Activity
Where a line holds the word "layer", copy it from the records.

═══ Supplied material

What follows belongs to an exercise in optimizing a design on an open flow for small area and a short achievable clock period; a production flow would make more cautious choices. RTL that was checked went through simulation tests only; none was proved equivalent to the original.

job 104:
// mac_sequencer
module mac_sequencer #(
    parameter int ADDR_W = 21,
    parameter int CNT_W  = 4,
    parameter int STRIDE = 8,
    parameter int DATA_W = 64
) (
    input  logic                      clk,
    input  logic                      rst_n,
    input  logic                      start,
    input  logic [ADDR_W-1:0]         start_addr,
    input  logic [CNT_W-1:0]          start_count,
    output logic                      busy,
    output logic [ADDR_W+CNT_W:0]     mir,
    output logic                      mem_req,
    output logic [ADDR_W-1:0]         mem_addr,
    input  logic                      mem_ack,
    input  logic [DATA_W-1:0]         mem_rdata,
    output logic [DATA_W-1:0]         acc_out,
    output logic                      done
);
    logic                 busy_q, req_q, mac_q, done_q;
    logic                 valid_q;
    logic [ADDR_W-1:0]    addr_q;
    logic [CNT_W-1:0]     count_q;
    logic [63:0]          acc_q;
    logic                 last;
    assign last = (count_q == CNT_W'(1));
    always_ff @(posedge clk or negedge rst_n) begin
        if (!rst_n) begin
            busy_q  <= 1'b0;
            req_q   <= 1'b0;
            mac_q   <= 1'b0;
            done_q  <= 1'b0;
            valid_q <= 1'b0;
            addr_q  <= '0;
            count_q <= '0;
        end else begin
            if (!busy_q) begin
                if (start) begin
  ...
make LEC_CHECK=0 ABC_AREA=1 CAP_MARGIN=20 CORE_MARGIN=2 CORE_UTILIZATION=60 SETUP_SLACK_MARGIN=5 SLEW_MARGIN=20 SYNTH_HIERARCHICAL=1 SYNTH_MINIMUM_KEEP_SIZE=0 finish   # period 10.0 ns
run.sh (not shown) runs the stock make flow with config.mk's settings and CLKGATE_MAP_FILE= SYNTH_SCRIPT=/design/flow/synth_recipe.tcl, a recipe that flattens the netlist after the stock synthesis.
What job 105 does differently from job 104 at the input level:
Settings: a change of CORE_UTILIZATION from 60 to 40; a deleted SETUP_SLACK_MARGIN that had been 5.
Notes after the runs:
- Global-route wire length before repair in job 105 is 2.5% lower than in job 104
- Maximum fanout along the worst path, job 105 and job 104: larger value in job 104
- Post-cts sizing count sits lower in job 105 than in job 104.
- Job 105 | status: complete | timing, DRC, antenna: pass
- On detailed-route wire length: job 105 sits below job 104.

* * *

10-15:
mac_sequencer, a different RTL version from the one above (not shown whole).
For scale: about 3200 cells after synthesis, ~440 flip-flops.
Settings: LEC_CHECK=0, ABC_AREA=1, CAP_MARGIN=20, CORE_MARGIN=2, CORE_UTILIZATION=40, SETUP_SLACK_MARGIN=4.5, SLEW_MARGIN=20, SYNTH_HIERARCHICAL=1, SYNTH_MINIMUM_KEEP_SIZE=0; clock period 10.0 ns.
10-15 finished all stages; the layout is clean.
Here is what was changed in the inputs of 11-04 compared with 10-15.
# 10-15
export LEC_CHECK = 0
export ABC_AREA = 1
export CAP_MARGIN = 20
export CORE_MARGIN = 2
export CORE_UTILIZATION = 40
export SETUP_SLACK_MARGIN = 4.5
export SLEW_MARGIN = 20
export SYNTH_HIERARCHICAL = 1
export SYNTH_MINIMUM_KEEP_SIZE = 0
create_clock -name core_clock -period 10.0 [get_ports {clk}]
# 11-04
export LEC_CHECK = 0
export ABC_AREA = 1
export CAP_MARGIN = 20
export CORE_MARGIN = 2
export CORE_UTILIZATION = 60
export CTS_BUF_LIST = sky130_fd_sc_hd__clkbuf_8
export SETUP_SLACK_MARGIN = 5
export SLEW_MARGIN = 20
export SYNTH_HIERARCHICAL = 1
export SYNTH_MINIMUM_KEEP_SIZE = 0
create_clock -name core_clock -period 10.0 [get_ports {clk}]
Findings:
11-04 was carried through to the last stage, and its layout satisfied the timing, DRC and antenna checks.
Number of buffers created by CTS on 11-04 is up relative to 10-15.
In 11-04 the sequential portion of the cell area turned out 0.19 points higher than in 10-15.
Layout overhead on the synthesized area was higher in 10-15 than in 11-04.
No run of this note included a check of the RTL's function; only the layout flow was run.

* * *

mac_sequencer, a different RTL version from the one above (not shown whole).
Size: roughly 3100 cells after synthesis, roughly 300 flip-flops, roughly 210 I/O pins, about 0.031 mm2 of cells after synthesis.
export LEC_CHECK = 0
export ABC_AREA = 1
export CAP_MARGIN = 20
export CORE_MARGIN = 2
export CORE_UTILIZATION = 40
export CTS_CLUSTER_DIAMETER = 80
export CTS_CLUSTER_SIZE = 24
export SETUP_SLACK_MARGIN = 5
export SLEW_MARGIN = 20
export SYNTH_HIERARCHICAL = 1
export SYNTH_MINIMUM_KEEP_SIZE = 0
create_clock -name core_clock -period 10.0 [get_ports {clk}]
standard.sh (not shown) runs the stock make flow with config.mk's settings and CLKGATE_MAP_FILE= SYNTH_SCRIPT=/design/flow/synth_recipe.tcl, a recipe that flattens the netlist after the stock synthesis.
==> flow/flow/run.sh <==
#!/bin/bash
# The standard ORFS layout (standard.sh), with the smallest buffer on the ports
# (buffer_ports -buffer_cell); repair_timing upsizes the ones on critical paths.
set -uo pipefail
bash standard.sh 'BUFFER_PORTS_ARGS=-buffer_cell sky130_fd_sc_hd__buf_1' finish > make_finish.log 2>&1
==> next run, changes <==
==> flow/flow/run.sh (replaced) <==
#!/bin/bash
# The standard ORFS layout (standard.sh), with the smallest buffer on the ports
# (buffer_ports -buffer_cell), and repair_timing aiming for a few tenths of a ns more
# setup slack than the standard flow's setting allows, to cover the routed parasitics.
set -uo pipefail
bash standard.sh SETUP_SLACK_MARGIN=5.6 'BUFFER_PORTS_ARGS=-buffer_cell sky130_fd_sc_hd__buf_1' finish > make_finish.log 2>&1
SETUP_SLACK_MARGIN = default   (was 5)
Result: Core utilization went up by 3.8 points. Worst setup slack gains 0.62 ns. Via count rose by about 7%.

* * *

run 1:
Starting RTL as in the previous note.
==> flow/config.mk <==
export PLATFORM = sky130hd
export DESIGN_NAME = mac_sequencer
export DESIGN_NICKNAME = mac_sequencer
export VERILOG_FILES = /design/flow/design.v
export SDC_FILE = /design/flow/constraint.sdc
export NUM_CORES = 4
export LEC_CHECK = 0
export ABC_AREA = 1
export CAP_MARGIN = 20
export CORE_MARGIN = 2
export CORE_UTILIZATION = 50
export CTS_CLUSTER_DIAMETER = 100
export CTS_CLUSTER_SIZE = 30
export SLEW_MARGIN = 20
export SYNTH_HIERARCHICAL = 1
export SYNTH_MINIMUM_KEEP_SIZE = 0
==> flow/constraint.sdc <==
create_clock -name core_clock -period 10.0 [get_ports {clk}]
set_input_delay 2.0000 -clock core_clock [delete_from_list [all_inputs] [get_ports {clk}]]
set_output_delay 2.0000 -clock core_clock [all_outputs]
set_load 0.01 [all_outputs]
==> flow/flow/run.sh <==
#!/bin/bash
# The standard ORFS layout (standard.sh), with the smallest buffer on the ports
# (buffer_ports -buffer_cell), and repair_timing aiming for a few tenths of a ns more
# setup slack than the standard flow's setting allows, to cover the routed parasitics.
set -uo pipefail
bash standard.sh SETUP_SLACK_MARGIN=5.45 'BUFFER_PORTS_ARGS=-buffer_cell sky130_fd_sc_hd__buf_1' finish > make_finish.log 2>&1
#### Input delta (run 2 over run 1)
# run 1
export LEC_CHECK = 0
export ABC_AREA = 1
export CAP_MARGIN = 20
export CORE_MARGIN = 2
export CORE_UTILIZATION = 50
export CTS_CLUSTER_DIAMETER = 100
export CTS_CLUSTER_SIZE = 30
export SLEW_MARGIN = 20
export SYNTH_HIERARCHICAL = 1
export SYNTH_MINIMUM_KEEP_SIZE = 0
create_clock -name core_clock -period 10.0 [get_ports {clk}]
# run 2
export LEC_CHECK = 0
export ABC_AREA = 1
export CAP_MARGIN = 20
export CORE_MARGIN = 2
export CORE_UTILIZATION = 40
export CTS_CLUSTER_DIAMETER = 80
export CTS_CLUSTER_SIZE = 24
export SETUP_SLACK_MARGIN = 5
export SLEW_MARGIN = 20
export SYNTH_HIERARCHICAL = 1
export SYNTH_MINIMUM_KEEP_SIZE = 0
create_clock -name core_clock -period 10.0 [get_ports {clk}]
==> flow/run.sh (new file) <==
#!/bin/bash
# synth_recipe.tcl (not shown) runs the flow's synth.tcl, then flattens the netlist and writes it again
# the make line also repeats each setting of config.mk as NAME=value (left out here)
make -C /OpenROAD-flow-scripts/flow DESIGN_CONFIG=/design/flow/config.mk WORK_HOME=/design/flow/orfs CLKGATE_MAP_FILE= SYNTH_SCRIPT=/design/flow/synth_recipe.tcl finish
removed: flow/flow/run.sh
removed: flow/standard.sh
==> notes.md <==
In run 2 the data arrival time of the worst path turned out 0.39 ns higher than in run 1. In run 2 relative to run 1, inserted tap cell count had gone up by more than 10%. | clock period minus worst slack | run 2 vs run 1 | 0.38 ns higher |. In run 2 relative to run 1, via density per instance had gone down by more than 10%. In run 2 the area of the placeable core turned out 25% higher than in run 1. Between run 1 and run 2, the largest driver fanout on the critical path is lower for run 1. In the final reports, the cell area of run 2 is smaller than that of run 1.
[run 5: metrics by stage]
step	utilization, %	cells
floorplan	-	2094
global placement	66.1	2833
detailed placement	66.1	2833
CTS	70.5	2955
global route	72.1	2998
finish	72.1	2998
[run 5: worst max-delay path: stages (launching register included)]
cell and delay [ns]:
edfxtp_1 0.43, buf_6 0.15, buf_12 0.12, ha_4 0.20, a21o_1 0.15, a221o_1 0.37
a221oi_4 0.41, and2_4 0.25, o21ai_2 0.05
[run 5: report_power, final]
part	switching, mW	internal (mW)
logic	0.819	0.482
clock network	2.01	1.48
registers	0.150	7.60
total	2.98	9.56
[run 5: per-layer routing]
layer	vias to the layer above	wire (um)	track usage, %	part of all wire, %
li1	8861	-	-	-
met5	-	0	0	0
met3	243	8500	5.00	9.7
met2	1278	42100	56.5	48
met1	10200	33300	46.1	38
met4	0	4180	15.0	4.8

══════

The completed task
[run 5: per-layer routing]
layer	vias to the layer above	wire (um)	track usage, %	part of all wire, %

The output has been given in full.